Requirement — In your reply, write out the records exactly, each line intact.

*** Block opens ***

Source: an optimization exercise on an open RTL-to-GDS flow (aim: small area). Production flows keep margins and buffers that such runs may drop.
At most, simulation tests tie the RTL to the original design; equivalence was not proved.
Function not checked in run 1: the RTL went through the layout flow alone.

==> flow/design.v (outline; a module is shown in full before it is edited, if it fits) <==
// module sa_fa: 11 lines
// module sa_ha: 10 lines
// module sa_nand2: 8 lines
// module sa_nor2: 8 lines
// module sa_and2: 8 lines
// module sa_or2: 8 lines
// module sa_xnor2: 8 lines
// module systolic_array_4x4: 4648 lines
module systolic_array_4x4
(
    input  logic       clk,
    input  logic       rst,
    input  logic       start_signal,
    input  logic       wen,
    input  logic [7:0] inp_north0,
    input  logic [7:0] inp_north1,
    input  logic [7:0] inp_north2,
    input  logic [7:0] inp_north3,
    input  logic [7:0] inp_west0,
    input  logic [7:0] inp_west1,
    input  logic [7:0] inp_west2,
    input  logic [7:0] inp_west3,
    output logic [4:0] count,
    output logic [7:0] activation_result12,
    output logic [7:0] activation_result13,
    output logic [7:0] activation_result14,
    output logic [7:0] activation_result15
);
  // ...
==> flow/flow/run.sh <==
#!/bin/bash
set -euo pipefail
bash standard.sh \
  'BUFFER_PORTS_ARGS=-buffer_cell sky130_fd_sc_hd__buf_1' \
  'CTS_ARGS=-sink_clustering_enable -repair_clock_nets -buf_list sky130_fd_sc_hd__clkbuf_16 -sink_clustering_size 30 -sink_clustering_max_diameter 100 -dont_use_dummy_load' \
  finish > standard.log 2>&1
==> flow/standard.sh <==
#!/bin/bash
# synth_recipe.tcl (not shown) runs the flow's synth.tcl, then flattens the netlist and writes it again
# the make line also repeats each setting of config.mk as NAME=value (left out here)
make -C /OpenROAD-flow-scripts/flow DESIGN_CONFIG=/design/flow/config.mk WORK_HOME=/design/flow/orfs CLKGATE_MAP_FILE= SYNTH_SCRIPT=/design/flow/synth_recipe.tcl "${@:-finish}"
==> flow/config.mk <==
export PLATFORM = sky130hd
export DESIGN_NAME = systolic_array_4x4
export DESIGN_NICKNAME = systolic_array_4x4
export VERILOG_FILES = /design/flow/design.v
export SDC_FILE = /design/flow/constraint.sdc
export NUM_CORES = 4
export LEC_CHECK = 0
export CAP_MARGIN = 20
export CORE_MARGIN = 2
export CORE_UTILIZATION = 40
export CTS_BUF_LIST = sky130_fd_sc_hd__clkbuf_16
export CTS_CLUSTER_DIAMETER = 100
export CTS_CLUSTER_SIZE = 30
export GPL_TIMING_DRIVEN = 0
export SLEW_MARGIN = 20
export SYNTH_HIERARCHICAL = 1
export SYNTH_MINIMUM_KEEP_SIZE = 0
==> flow/constraint.sdc <==
create_clock -name core_clock -period 7.0 [get_ports {clk}]
set_input_delay 1.4000 -clock core_clock [delete_from_list [all_inputs] [get_ports {clk}]]
set_output_delay 1.4000 -clock core_clock [all_outputs]
set_load 0.01 [all_outputs]
==> flow_summary.json, run 1 <==
{
  "status": "finished clean",
  "r2r_end": "res2[1]",
  "diodes": 0,
  "drc_errors": 0,
  "drive_gt1_frac": 0.0246,
  "grt_setup_unrepaired": "no",
  "grt_first_pass_wirelength_mm": 149,
  "worstPathCellList": "nor2_1 > fa_1 > fa_1 > fa_1 > fa_1 > fa_1 > fa_1 > fa_1 > ha_1 > fa_1 > ha_1 > a211oi_1 > nor3_2 > xor2_1 > nor4_2 > a41oi_1",
  "synth_compound_area_frac": 0.0196,
  "antenna_found_initial": 6,
  "fmax_mhz": 149,
  "routed.top_layer": "met5",
  "timing.final.ws_setup_ns": 0.297,
  "cts_setup_buffers": 0,
  "top_usage_layer": "met2",
  "synthSimpleGateAreaFrac": 0.141,
  "clock_buffers": 27,
  "regArea_um2": 10900,
  "dr.pass1.iters": 5,
  "critical_path_class": "reg -> reg",
  "die_x_um": 306,
  "fin_util": 0.434,
  "clockBufferDepth": 3,
  "dp_cells": 4072
}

*** Block closes ***

Task output —
Source: an optimization exercise on an open RTL-to-GDS flow (aim: small area). Production flows keep margins and buffers that such runs may drop.
At most, simulation tests tie the RTL to the original design; equivalence was not proved.
Function not checked in run 1: the RTL went through the layout flow alone.

==> flow/design.v (outline; a module is shown in full before it is edited, if it fits) <==
// module sa_fa: 11 lines
// module sa_ha: 10 lines
// module sa_nand2: 8 lines
// module sa_nor2: 8 lines
// module sa_and2: 8 lines
// module sa_or2: 8 lines
// module sa_xnor2: 8 lines
// module systolic_array_4x4: 4648 lines
module systolic_array_4x4
(
    input  logic       clk,
    input  logic       rst,
    input  logic       start_signal,
    input  logic       wen,
    input  logic [7:0] inp_north0,
    input  logic [7:0] inp_north1,
    input  logic [7:0] inp_north2,
    input  logic [7:0] inp_north3,
    input  logic [7:0] inp_west0,
    input  logic [7:0] inp_west1,
    input  logic [7:0] inp_west2,
    input  logic [7:0] inp_west3,
    output logic [4:0] count,
    output logic [7:0] activation_result12,
    output logic [7:0] activation_result13,
    output logic [7:0] activation_result14,
    output logic [7:0] activation_result15
);
  // ...
==> flow/flow/run.sh <==
#!/bin/bash
set -euo pipefail
bash standard.sh \
  'BUFFER_PORTS_ARGS=-buffer_cell sky130_fd_sc_hd__buf_1' \
  'CTS_ARGS=-sink_clustering_enable -repair_clock_nets -buf_list sky130_fd_sc_hd__clkbuf_16 -sink_clustering_size 30 -sink_clustering_max_diameter 100 -dont_use_dummy_load' \
  finish > standard.log 2>&1
==> flow/standard.sh <==
#!/bin/bash
# synth_recipe.tcl (not shown) runs the flow's synth.tcl, then flattens the netlist and writes it again
# the make line also repeats each setting of config.mk as NAME=value (left out here)
make -C /OpenROAD-flow-scripts/flow DESIGN_CONFIG=/design/flow/config.mk WORK_HOME=/design/flow/orfs CLKGATE_MAP_FILE= SYNTH_SCRIPT=/design/flow/synth_recipe.tcl "${@:-finish}"
==> flow/config.mk <==
export PLATFORM = sky130hd
export DESIGN_NAME = systolic_array_4x4
export DESIGN_NICKNAME = systolic_array_4x4
export VERILOG_FILES = /design/flow/design.v
export SDC_FILE = /design/flow/constraint.sdc
export NUM_CORES = 4
export LEC_CHECK = 0
export CAP_MARGIN = 20
export CORE_MARGIN = 2
export CORE_UTILIZATION = 40
export CTS_BUF_LIST = sky130_fd_sc_hd__clkbuf_16
export CTS_CLUSTER_DIAMETER = 100
export CTS_CLUSTER_SIZE = 30
export GPL_TIMING_DRIVEN = 0
export SLEW_MARGIN = 20
export SYNTH_HIERARCHICAL = 1
export SYNTH_MINIMUM_KEEP_SIZE = 0
==> flow/constraint.sdc <==
create_clock -name core_clock -period 7.0 [get_ports {clk}]
set_input_delay 1.4000 -clock core_clock [delete_from_list [all_inputs] [get_ports {clk}]]
set_output_delay 1.4000 -clock core_clock [all_outputs]
set_load 0.01 [all_outputs]
==> flow_summary.json, run 1 <==
{
  "status": "finished clean",
  "r2r_end": "res2[1]",
  "diodes": 0,
  "drc_errors": 0,
  "drive_gt1_frac": 0.0246,
  "grt_setup_unrepaired": "no",
  "grt_first_pass_wirelength_mm": 149,
  "worstPathCellList": "nor2_1 > fa_1 > fa_1 > fa_1 > fa_1 > fa_1 > fa_1 > fa_1 > ha_1 > fa_1 > ha_1 > a211oi_1 > nor3_2 > xor2_1 > nor4_2 > a41oi_1",
  "synth_compound_area_frac": 0.0196,
  "antenna_found_initial": 6,
  "fmax_mhz": 149,
  "routed.top_layer": "met5",
  "timing.final.ws_setup_ns": 0.297,
  "cts_setup_buffers": 0,
  "top_usage_layer": "met2",
  "synthSimpleGateAreaFrac": 0.141,
  "clock_buffers": 27,
  "regArea_um2": 10900,
  "dr.pass1.iters": 5,
  "critical_path_class": "reg -> reg",
  "die_x_um": 306,
  "fin_util": 0.434,
  "clockBufferDepth": 3,
  "dp_cells": 4072
}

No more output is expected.